– Moi piłkarze wykonali niesamowitą robotę. W pełni zasłużyli na to, żeby dziś świętować – mówił trener ŁKS-u, Kazimierz Moskal na konferencji prasowej po meczu, który zapewnił jego zespołowi upragniony awans do Ekstraklasy.
– Dziękuję moim zawodnikom, którzy wykonali niesamowitą robotę – nie mówię tylko o dzisiejszym meczu, a o całym sezonie, w którym wielokrotnie mieliśmy trudne momenty. Dzielnie je znieśli i w pełni zasłużyli na to, żeby dziś świętować. Gorąco dziękuję też kibicom, którzy zawsze nas wspierali i byli z nami do końca – nie tylko dziś, ale od pierwszego meczu w tym sezonie – podkreślił trener łódzkiego zespołu.

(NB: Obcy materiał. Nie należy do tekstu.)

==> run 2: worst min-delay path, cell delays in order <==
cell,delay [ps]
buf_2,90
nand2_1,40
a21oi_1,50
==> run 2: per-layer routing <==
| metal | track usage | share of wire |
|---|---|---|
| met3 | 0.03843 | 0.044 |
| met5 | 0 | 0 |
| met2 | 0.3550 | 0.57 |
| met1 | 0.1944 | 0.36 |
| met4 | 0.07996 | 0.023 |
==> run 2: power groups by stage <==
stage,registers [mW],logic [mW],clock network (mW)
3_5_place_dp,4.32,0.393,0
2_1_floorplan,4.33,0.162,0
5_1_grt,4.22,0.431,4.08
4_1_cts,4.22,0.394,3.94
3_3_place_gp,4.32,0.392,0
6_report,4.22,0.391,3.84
--- src/rtl/uart_bus_pkg.sv ---
package uart_bus_pkg;
  localparam int ADDR_W = 12;
  localparam int DATA_W = 8;

  localparam logic [ADDR_W-1:0] OFF_TXQ  = 12'h000;
  localparam logic [ADDR_W-1:0] OFF_RXQ  = 12'h008;
  localparam logic [ADDR_W-1:0] OFF_STAT = 12'h010;
  localparam logic [ADDR_W-1:0] OFF_DIV  = 12'h018;
  localparam logic [ADDR_W-1:0] OFF_IEN  = 12'h020;

  localparam int ST_RX_EMPTY = 0;
  localparam int ST_TX_EMPTY = 1;
  localparam int ST_RX_FULL  = 2;
  localparam int ST_TX_FULL  = 3;

  typedef enum logic {BUS_IDLE, BUS_HOLD} bus_state_e;
  typedef enum logic [1:0] {RX_IDLE, RX_START, RX_DATA, RX_STOP} rx_state_e;
endpackage

--- src/rtl/uart_fifo.sv ---
module uart_fifo #(
  parameter int DEPTH = 64,
  parameter int WIDTH = 8
) (
  input  logic             clk,
  input  logic             rst,
  input  logic             in_valid,
  output logic             in_ready,
  input  logic [WIDTH-1:0] in_data,
  output logic             out_valid,
  input  logic             out_ready,
  output logic [WIDTH-1:0] out_data
);
  localparam int AW = (DEPTH > 1) ? $clog2(DEPTH) : 1;
  localparam logic [AW:0] FULL_CNT = DEPTH[AW:0];

  logic [WIDTH-1:0] mem [DEPTH];
  logic [AW:0] wr_ptr, rd_ptr, count;
  logic push, pop;

  assign count     = wr_ptr - rd_ptr;
  assign in_ready  = (count != FULL_CNT);
  assign out_valid = (count != '0);
  assign push      = in_valid && in_ready;
  assign pop       = out_valid && out_ready;
  assign out_data  = mem[rd_ptr[AW-1:0]];

  always_ff @(posedge clk) begin
    if (rst) begin
      wr_ptr <= '0;
      rd_ptr <= '0;
    end else begin
      if (push) wr_ptr <= wr_ptr + 1'b1;
      if (pop)  rd_ptr <= rd_ptr + 1'b1;
    end
  end

  always_ff @(posedge clk) begin
    if (push) mem[wr_ptr[AW-1:0]] <= in_data;
  end

  // occupancy never passes the configured depth
  a_r12_no_overflow: assert property (@(posedge clk) disable iff (rst)
    count <= FULL_CNT);
endmodule

--- src/rtl/uart_baud_tick.sv ---
module uart_baud_tick #(
  parameter int DIV_W = 8
) (
  input  logic             clk,
  input  logic             rst,
  input  logic [DIV_W-1:0] divisor,
  output logic             tick
);
  logic [DIV_W-1:0] cnt;

  always_ff @(posedge clk) begin
    if (rst) begin
      cnt  <= '0;
      tick <= 1'b0;
    end else if (cnt >= divisor) begin
      cnt  <= '0;
      tick <= 1'b1;
    end else begin
      cnt  <= cnt + 1'b1;
      tick <= 1'b0;
    end
  end

  // with a nonzero, steady divisor two ticks never sit back to back
  a_r5_tick_spacing: assert property (@(posedge clk) disable iff (rst)
    (tick && divisor != '0 && $stable(divisor)) |=> !tick);
endmodule

--- src/rtl/uart_tx.sv ---
module uart_tx #(
  parameter int OS = 16
) (
  input  logic       clk,
  input  logic       rst,
  input  logic       tick,
  input  logic       in_valid,
  output logic       in_ready,
  input  logic [7:0] in_data,
  output logic       txd_o
);
  localparam int SW = (OS > 1) ? $clog2(OS) : 1;
  localparam logic [SW-1:0] SUB_LAST = SW'(OS - 1);
  localparam int FRAME_BITS = 10;

  logic        busy;
  logic [9:0]  shreg;
  logic [3:0]  bitn;
  logic [SW-1:0] sub;

  assign in_ready = !busy;
  assign txd_o    = busy ? shreg[0] : 1'b1;

  always_ff @(posedge clk) begin
    if (rst) begin
      busy  <= 1'b0;
      shreg <= '1;
      bitn  <= '0;
      sub   <= '0;
    end else if (!busy) begin
      if (in_valid) begin
        shreg <= {1'b1, in_data, 1'b0};
        busy  <= 1'b1;
        bitn  <= '0;
        sub   <= '0;
      end
    end else if (tick) begin
      if (sub == SUB_LAST) begin
        sub <= '0;
        if (bitn == 4'(FRAME_BITS - 1)) begin
          busy <= 1'b0;
        end else begin
          shreg <= {1'b1, shreg[9:1]};
          bitn  <= bitn + 1'b1;
        end
      end else begin
        sub <= sub + 1'b1;
      end
    end
  end

  // a frame starts only when the queue offered a byte
  a_r2_load_on_valid: assert property (@(posedge clk) disable iff (rst)
    $rose(busy) |-> $past(in_valid));
endmodule

--- src/rtl/uart_rx.sv ---
module uart_rx
  import uart_bus_pkg::*;
#(
  parameter int OS = 16
) (
  input  logic       clk,
  input  logic       rst,
  input  logic       tick,
  input  logic       rxd_async,
  output logic       out_valid,
  output logic [7:0] out_data
);
  localparam int SW = (OS > 1) ? $clog2(OS) : 1;
  localparam logic [SW-1:0] SUB_LAST = SW'(OS - 1);
  localparam logic [SW-1:0] SUB_HALF = SW'(OS / 2 - 1);

  logic [1:0]    sync;
  logic          rxs;
  logic          armed;
  rx_state_e     state;
  logic [SW-1:0] sub;
  logic [2:0]    bitn;
  logic [7:0]    shreg;

  assign rxs      = sync[1];
  assign out_data = shreg;

  always_ff @(posedge clk) begin
    if (rst) sync <= 2'b11;
    else     sync <= {sync[0], rxd_async};
  end

  always_ff @(posedge clk) begin
    if (rst) begin
      state     <= RX_IDLE;
      armed     <= 1'b0;
      sub       <= '0;
      bitn      <= '0;
      shreg     <= '0;
      out_valid <= 1'b0;
    end else begin
      out_valid <= 1'b0;
      if (tick) begin
        unique case (state)
          RX_IDLE: begin
            if (rxs) begin
              armed <= 1'b1;
            end else if (armed) begin
              state <= RX_START;
              sub   <= '0;
            end
          end
          RX_START: begin
            if (sub == SUB_HALF) begin
              sub  <= '0;
              bitn <= '0;
              state <= rxs ? RX_IDLE : RX_DATA;
            end else begin
              sub <= sub + 1'b1;
            end
          end
          RX_DATA: begin
            if (sub == SUB_LAST) begin
              sub   <= '0;
              shreg <= {rxs, shreg[7:1]};
              if (bitn == 3'd7) state <= RX_STOP;
              else              bitn  <= bitn + 1'b1;
            end else begin
              sub <= sub + 1'b1;
            end
          end
          RX_STOP: begin
            if (sub == SUB_LAST) begin
              sub       <= '0;
              state     <= RX_IDLE;
              out_valid <= rxs;
              armed     <= rxs;
            end else begin
              sub <= sub + 1'b1;
            end
          end
          default: state <= RX_IDLE;
        endcase
      end
    end
  end

  // each completed frame yields a single-cycle delivery
  a_r10_single_delivery: assert property (@(posedge clk) disable iff (rst)
    out_valid |=> !out_valid);
  // a delivery only follows a high stop sample
  a_r11_stop_high: assert property (@(posedge clk) disable iff (rst)
    out_valid |-> $past(rxs));
endmodule

--- src/rtl/uart_bus_port.sv ---
module uart_bus_port
  import uart_bus_pkg::*;
#(
  parameter int FIFO_DEPTH = 64,
  parameter int OVERSAMPLE = 16
) (
  input  logic        clk,
  input  logic        rst,
  input  logic [11:0] adr_i,
  input  logic [7:0]  dat_i,
  output logic [7:0]  dat_o,
  input  logic        we_i,
  input  logic        cyc_i,
  input  logic        stb_i,
  output logic        ack_o,
  output logic        irq_o,
  output logic        txd_o,
  input  logic        rxd_i
);
  bus_state_e state;
  logic       ack_q;
  logic [7:0] divisor;
  logic       ien_rx, ien_tx;
  logic       tick;

  logic       txq_in_valid, txq_in_ready, txq_out_valid, txq_out_ready;
  logic [7:0] txq_out_data;
  logic       rxq_in_valid, rxq_in_ready, rxq_out_valid, rxq_out_ready;
  logic [7:0] rxq_in_data, rxq_out_data;

  logic       take, sel_wr, sel_rd;
  logic [7:0] rd_val;
  logic       rx_pop, tx_push;

  assign take   = (state == BUS_IDLE) && cyc_i && stb_i;
  assign sel_wr = take && we_i;
  assign sel_rd = take && !we_i;
  assign ack_o  = ack_q && cyc_i && stb_i;

  assign txq_in_valid  = sel_wr && (adr_i == OFF_TXQ);
  assign rxq_out_ready = sel_rd && (adr_i == OFF_RXQ);
  assign rx_pop        = rxq_out_valid && rxq_out_ready;
  assign tx_push       = txq_in_valid && txq_in_ready;

  assign irq_o = (rxq_out_valid && ien_rx) || (!txq_out_valid && ien_tx);

  always_comb begin
    rd_val = '0;
    unique case (adr_i)
      OFF_RXQ:  rd_val = rxq_out_valid ? rxq_out_data : 8'h00;
      OFF_STAT: begin
        rd_val[ST_RX_EMPTY] = !rxq_out_valid;
        rd_val[ST_TX_EMPTY] = !txq_out_valid;
        rd_val[ST_RX_FULL]  = !rxq_in_ready;
        rd_val[ST_TX_FULL]  = !txq_in_ready;
      end
      OFF_DIV:  rd_val = divisor;
      OFF_IEN:  rd_val = {6'b0, ien_tx, ien_rx};
      default:  rd_val = '0;
    endcase
  end

  always_ff @(posedge clk) begin
    if (rst) begin
      state   <= BUS_IDLE;
      ack_q   <= 1'b0;
      dat_o   <= '0;
      divisor <= '0;
      ien_rx  <= 1'b0;
      ien_tx  <= 1'b0;
    end else begin
      unique case (state)
        BUS_IDLE: begin
          if (take) begin
            ack_q <= 1'b1;
            state <= BUS_HOLD;
            if (we_i) begin
              if (adr_i == OFF_DIV) divisor <= dat_i;
              if (adr_i == OFF_IEN) begin
                ien_rx <= dat_i[0];
                ien_tx <= dat_i[1];
              end
            end else begin
              dat_o <= rd_val;
            end
          end
        end
        BUS_HOLD: begin
          if (!stb_i) begin
            ack_q <= 1'b0;
            state <= BUS_IDLE;
          end
        end
        default: state <= BUS_IDLE;
      endcase
    end
  end

  uart_baud_tick #(.DIV_W(8)) u_tick (
    .clk(clk), .rst(rst), .divisor(divisor), .tick(tick)
  );

  uart_fifo #(.DEPTH(FIFO_DEPTH), .WIDTH(8)) u_txq (
    .clk(clk), .rst(rst),
    .in_valid(txq_in_valid), .in_ready(txq_in_ready), .in_data(dat_i),
    .out_valid(txq_out_valid), .out_ready(txq_out_ready), .out_data(txq_out_data)
  );

  uart_tx #(.OS(OVERSAMPLE)) u_tx (
    .clk(clk), .rst(rst), .tick(tick),
    .in_valid(txq_out_valid), .in_ready(txq_out_ready), .in_data(txq_out_data),
    .txd_o(txd_o)
  );

  uart_rx #(.OS(OVERSAMPLE)) u_rx (
    .clk(clk), .rst(rst), .tick(tick), .rxd_async(rxd_i),
    .out_valid(rxq_in_valid), .out_data(rxq_in_data)
  );

  uart_fifo #(.DEPTH(FIFO_DEPTH), .WIDTH(8)) u_rxq (
    .clk(clk), .rst(rst),
    .in_valid(rxq_in_valid), .in_ready(rxq_in_ready), .in_data(rxq_in_data),
    .out_valid(rxq_out_valid), .out_ready(rxq_out_ready), .out_data(rxq_out_data)
  );

  // acknowledge only rises after a request was seen on the previous edge
  a_r1_ack_after_req: assert property (@(posedge clk) disable iff (rst)
    $rose(ack_o) |-> $past(cyc_i && stb_i));
  // acknowledge holds while the request holds
  a_r1_ack_held: assert property (@(posedge clk) disable iff (rst)
    ack_o |=> (ack_o || !(cyc_i && stb_i)));
  // at most one pop per transaction
  a_r9_single_pop: assert property (@(posedge clk) disable iff (rst)
    rx_pop |=> !rx_pop);
  // at most one push per transaction
  a_r9_single_push: assert property (@(posedge clk) disable iff (rst)
    tx_push |=> !tx_push);
endmodule

--- config.mk ---
export PLATFORM = sky130hd
export DESIGN_NAME = uart_bus_port
export DESIGN_NICKNAME = d
export VERILOG_FILES = /design/src/rtl/uart_bus_pkg.sv /design/src/rtl/uart_fifo.sv /design/src/rtl/uart_baud_tick.sv /design/src/rtl/uart_tx.sv /design/src/rtl/uart_rx.sv /design/src/rtl/uart_bus_port.sv
export SDC_FILE = /design/constraint.sdc
export NUM_CORES = 1
export LEC_CHECK = 0
export BUFFER_PORTS_ARGS = -buffer_cell sky130_fd_sc_hd__buf_2
export CELL_PAD_IN_SITES_DETAIL_PLACEMENT = 1
export CELL_PAD_IN_SITES_GLOBAL_PLACEMENT = 1
export CORE_ASPECT_RATIO = 0.9
export CORE_MARGIN = 4
export CORE_UTILIZATION = 45
export CTS_BUF_LIST = sky130_fd_sc_hd__clkbuf_4 sky130_fd_sc_hd__clkbuf_8 sky130_fd_sc_hd__clkbuf_16
export DETAILED_ROUTE_END_ITERATION = 16
export PLACE_DENSITY_LB_ADDON = 0.05
export SLEW_MARGIN = 40
export SYNTH_ARGS = -nofsm -noshare
export SYNTH_HDL_FRONTEND = slang
export SYNTH_SLANG_ARGS = --single-unit
--- constraint.sdc ---
create_clock -name clk -period 3.1 [get_ports clk]
set_clock_uncertainty 0.05 [all_clocks]
set_input_delay 0.155 -clock clk [delete_from_list [all_inputs] [get_ports clk]]
set_output_delay 0.155 -clock clk [all_outputs]
set_load 0.1 [all_outputs]
* After elaboration in Yosys (flattened, before gate mapping)
Memory sizes are Yosys's and may differ from the RTL's. A register that Yosys moved wholly into a read port is not among the register bits. Cells that the tools add are included.
Cells by class: magnitude comparators 1, multipliers 0, reduce and logical (&&, ||, !) cells 42, bitwise logic cells 5, eq/ne operators 27, shifts and indexed selects 0, $add $sub $neg 11, divide/modulo/power cells 0, mux-type cells 57
Operator list (number):
- $mux W10 | 5
- $mux W4 | 12
- $add A7 B1 Y7 const B | 4
- $eq A12 B5 Y1 const B | 2
- $mux W6 | 4
- $mux W1 | 17
- $pmux W4 S4 | 1
- $reduce_and A4 Y1 | 4
- $logic_and A1 B1 Y1 | 14
- $mux W2 | 7
- $ne A2 B2 Y1 const B | 7
- $ne A7 B7 Y1 const B | 2
- $reduce_bool A7 Y1 | 2
- $sub A7 B7 Y7 | 2
- $add A4 B1 Y4 const B | 3
- $eq A12 B4 Y1 const B | 1
- $eq A12 B6 Y1 const B | 1
- $eq A4 B4 Y1 const B | 3
- $logic_not A12 Y1 | 1
- $ne A2 B1 Y1 const B | 6
- $pmux W4 S3 | 1
- $mux W3 | 3
- $reduce_and A3 Y1 | 3
- $add A8 B1 Y8 const B | 1
- other kinds (21) | 37
Storage, ports and cells: ROM bits 0, memories kept 2, output and inout bits 11, word-level logic and storage cells 168, input port bits 26, bits in writable memories 1024, latch bits 0, flip-flop bits (word level) 97
Memories:
- u_rxq.mem | depth 64, width 8, rd ports 1, clocked after memory_dff 1, wr ports 1, line uart_fifo.sv:17 | logic [WIDTH-1:0] mem [DEPTH];
- u_txq.mem | depth 64, width 8, rd ports 1, clocked after memory_dff 1, wr ports 1, line uart_fifo.sv:17

* Logic depth before layout (Yosys ltp)
depth after elaboration 8, mapped depth 12, mapped depth without buffers 9

* Cells and area by module
From an unflattened synthesis, not the netlist that was laid out.
Second synthesis, totals: cells, all modules 2504, area total of the unflattened synthesis 45449.8 um2
Modules (own cells, without submodules):
- uart_fifo (u_rxq) | area each 21003.9 um2, cells an instance 1052, times used 1, sequential area each 15775.1 um2
- uart_fifo (u_txq) | area each 20955.1 um2, cells an instance 1070, times used 1, sequential area each 15775.1 um2
- uart_bus_port | area each 987.2 um2, cells an instance 116, times used 1, sequential area each 400.4 um2
- uart_tx | area each 960.9 um2, cells an instance 109, times used 1, sequential area each 360.3 um2
- uart_rx | area each 952.2 um2, cells an instance 98, times used 1, sequential area each 420.4 um2
- uart_baud_tick | area each 590.6 um2, cells an instance 59, times used 1, sequential area each 180.2 um2

* Worst setup path before layout
Ideal clock, no wire load.
path kind register to register, start point reg u_txq.wr_ptr[1], end point mem u_txq.mem[60][0], enable pin, slack 0.114 ns, library setup time 0.371 ns, buffers on the path 1, required time 2.679 ns, period minus slack after synthesis 2.986 ns, data arrival time 2.565 ns, stages on the path, launching flop included 10, path through dfxtp_1 -> ha_1 -> nand2b_1 -> a21oi_1 -> o311ai_1 -> o311ai_4 -> a21oi_1 -> buf_2 -> nand4_1 -> nor2_1
On the way: word-level cells in the longest chain between the ends 5
RTL lines:
- start, declared | line uart_fifo.sv:18 | logic [AW:0] wr_ptr, rd_ptr, count;
- start signal, assigned | line uart_fifo.sv:33 | if (push) wr_ptr <= wr_ptr + 1'b1;
- $sub A7 B7 Y7 | line uart_fifo.sv:21 | assign count = wr_ptr - rd_ptr;
- $ne A7 B7 Y1 | line uart_fifo.sv:22 | assign in_ready = (count != FULL_CNT);
- $logic_and A1 B1 Y1 | line uart_fifo.sv:24 | assign push = in_valid && in_ready;
- $mux W1 | line uart_fifo.sv:39 | if (push) mem[wr_ptr[AW-1:0]] <= in_data;
- $mux W1 (implied by the code) | line uart_fifo.sv:39
- end, declared | line uart_fifo.sv:17
Parallel ways exist; a longest one is shown, timed or not.

* Final worst setup path
start point reg u_txq.rd_ptr[2], end point out irq_o
On the way: word-level cells in the longest chain between the ends 5
RTL lines:
- start, declared | line uart_fifo.sv:18
- start signal, assigned | line uart_fifo.sv:34 | if (pop) rd_ptr <= rd_ptr + 1'b1;
- $sub A7 B7 Y7 | line uart_fifo.sv:21
- $reduce_bool A7 Y1 | line uart_fifo.sv:23 | assign out_valid = (count != '0);
- $logic_not A1 Y1 | line uart_bus_port.sv:45 | assign irq_o = (rxq_out_valid && ien_rx) || (!txq_out_valid && ien_tx);
- $logic_and A1 B1 Y1 | line uart_bus_port.sv:45
- $logic_or A1 B1 Y1 | line uart_bus_port.sv:45
- end, declared | line uart_bus_port.sv:16 | output logic irq_o,
Every way passes these cells.

==> impl_metrics.json <==
{
  "grt_max_degree": 104,
  "antenna_found_initial": 1,
  "drtIter0Drc": 1753,
  "async_flop_share": 0,
  "hold_viol_final": 0,
  "hold_class": "input pin to register",
  "cts_tree": "done",
  "grt_pass1_vias": 24904,
  "crit_type": "register to output port",
  "yosys.area.top_type": "edfxtp_1",
  "wl_per_cell_um": 29.0,
  "setup_viol": 1,
  "synth_nets": 2421,
  "clock_power_share": 0.396,
  "synth-seq-cells": 1132,
  "dp_hpwl_um": 74500,
  "grt-ovfl-total": 0,
  "endpoint_kind": "output port",
  "ir_drop_v": 0.000502,
  "synth.distinct_cells": 61,
  "maxCapViolCount": 0,
  "synth-edff-count": 1024,
  "slew_violations": 0,
  "core_area_um2": 97200,
  "hold_ws_ns": 0.0642,
  "portBuffers": 36,
  "powerDensity_nw_per_um2": 660,
  "p_comb_frac": 0.120,
  "synthTopCellsByArea": "edfxtp_1, mux4_2, dfxtp_1",
  "drive_above_1_share": 0.322,
  "areaGrowthSynthToFinish_pct": 18.2,
  "initial_core_util": 0.456,
  "gp_congestion": 0.856,
  "vias": 23439,
  "final_nets": 2661,
  "pwr-share-seq": 0.483,
  "drt-total-wl_um": 115000,
  "clock.fmax_mhz": 313,
  "diodes": 0,
  "ios": 37,
  "h-tree-depth": 3,
  "remaining_drc_errors": 0,
  "grt_pass1_wl_um": 172000,
  "p_sw_w": 0.00796,
  "crit_fanout": 4,
  "netlist_instances": 2364,
  "cp-start-kind": "register",
  "place_ws_ns": -0.260,
  "status": "complete, but fails checks",
  "numCtsBuffers": 115,
  "synthFlopType": "edfxtp_1",
  "die-area_um2": 104000,
  "synth_area_per_cell_um2": 18.8,
  "worst_slack_ns": -0.0934,
  "p_int_w": 0.0267,
  "period_minus_slack_ns": 3.19,
  "violations": "setup timing",
  "drtAntennaViolNets": 0,
  "grt_usage": 0.223,
  "first_pass_iters": 5,
  "num_rows": 108,
  "clockBufferDepth": 3,
  "required_ns": 2.89,
  "die-height_um": 306,
  "crit_arrival_ns": 2.99,
  "worst_slew_pin_slew_ns": 1.07,
  "clk_latency_ns": 0.69,
  "final_common_cell": "edfxtp_1",
  "p_leak_nw": 16.4,
  "synth_top_area_share": 0.693,
  "finalCritPeriodShare": 1.03,
  "clk_pin_slew_ns": 0.06,
  "netlist_area_um2": 44300,
  "layout_common_cells": "edfxtp_1, mux4_2, buf_4",
  "synth_warnings": 0,
  "dieWidth_um": 339,
  "slew_headroom": 0.287,
  "yosysSeqAreaShare": 0.742,
  "clock-sinks": 1132,
  "p_sw_frac": 0.230,
  "viasPerCell": 5.91,
  "grt_setup_unrepaired": "true",
  "cts-root-buf": "clkbuf_16"
}
[layout make-up]
| class | count | area [um^2] |
|---|---|---|
| tap | 1265 | 1580 |
| timing repair buffer | 243 | 2230 |
| sequential | 1132 | 33000 |
| multi-input combinational | 1076 | 11700 |
| inverter | 36 | 135 |
| clock buffer | 146 | 3180 |
| clock inverter | 66 | 569 |
| fill | 8607 | 44800 |
[cells by family after synthesis]
family,share of synthesized area
XOR/XNOR,0.00494
multiplexers,0.136
AO/OA/AOI/OAI,0.0496
adder cells (fa/ha/maj),0.00875
AND/OR/NAND/NOR,0.0442
buffers and inverters,0.0142
flip-flops,0.742
[metal layers]
metal | share of wire | GRT usage | routed length (um)
met5 | 0 | 0 | 0
met4 | 0.024 | 0.0582 | 2810
met3 | 0.040 | 0.0301 | 4640
met2 | 0.50 | 0.379 | 58000
met1 | 0.43 | 0.306 | 49700
[final timing paths]
check                                startpoint               end  slack [ns]  cells after the start
worst min-delay path                   dat_i[3]  u_txq.mem[38][3]        0.06                      1
worst min register to register    u_tx.shreg[0]     u_tx.shreg[0]        0.40                      2
worst max register to register  u_rxq.rd_ptr[3]  u_rxq.mem[21][5]        0.09                     11
worst max-delay path            u_txq.rd_ptr[2]             irq_o       -0.09                     12
[critical path: stages (launching register included)]
cell      delay, ns
dfxtp_2        0.34
inv_2          0.05
ha_4           0.24
o21ai_2        0.14
a21oi_2        0.07
or3_4          0.35
o311ai_4       0.31
buf_6          0.14
buf_6          0.10
nor2_2         0.04
buf_6          0.13
a22o_4         0.22
buf_12         0.16
[flip-flops by register name, indices dropped and copies added (netlist names), 8 cells and up, named ones only]
name / count
u_tick.cnt: 8
u_tx.shreg: 9
dat_o: 8
divisor: 8
u_rx.out_data: 8
u_rxq.mem: 512
u_txq.mem: 512
[cells in the mapped netlist, types with 21 or more instances]
cell type  count
mux4_2       256
dfxtp_1      108
nand2_1       43
a221oi_1      21
a21oi_1       83
o21ai_0       24
ha_1          31
nand3_1       26
mux2i_1       23
inv_1         36
nor2_1       219
edfxtp_1    1024
a22oi_1      100
clkbuf_1      74
buf_2         33
[stage by stage]
stage / utilization / total power (W) / TNS [ns] / cell area, um^2 / cells
6_report: 0.539 / 0.0346 / -0.0934 / 52400 / 3964
5_1_grt: 0.539 / 0.0359 / -0.687 / 52400 / 3964
4_1_cts: 0.532 / 0.0349 / -0.192 / 51700 / 3952
3_5_place_dp: 0.488 / 0.0211 / -87.92 / 47400 / 3722
3_3_place_gp: 0.487 / 0.0210 / -35.75 / 47400 / 3722
2_1_floorplan: - / 0.0193 / 0 / 44300 / 2364
[what timing repair did]
item                       in CTS  in global routing
resized for setup             118                110
pin swaps                       8                  8
hold endpoints to repair      204                  0
hold buffers                   15                  0
setup buffers                   3                  7
setup endpoints to repair     838                781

Moskal nie krył, że mecz nie przebiegał po jego myśli. – Nie udało się wygrać, choć z takim założeniem tu przyjechaliśmy. To nie był nasz wielki mecz. Pierwsza połowa przebiegła zdecydowanie pod dyktando Arki. Po przerwie nasza gra wyglądała inaczej, coś zaczęło się dziać pod polem karnym naszych rywali. W kluczowym momencie Mateusz Kowalczyk potrafił znaleźć się we właściwym miejscu o odpowiednim czasie i wykorzystać swoją sytuację, drugi młody piłkarz, Olek Bobek wybronił rzut karny. Obaj przeszli dziś niezły egzamin. Bardzo cieszy mnie, że wzięli na swoje barki ciężar tego meczu – powiedział szkoleniowiec Biało-Czerwono-Białych.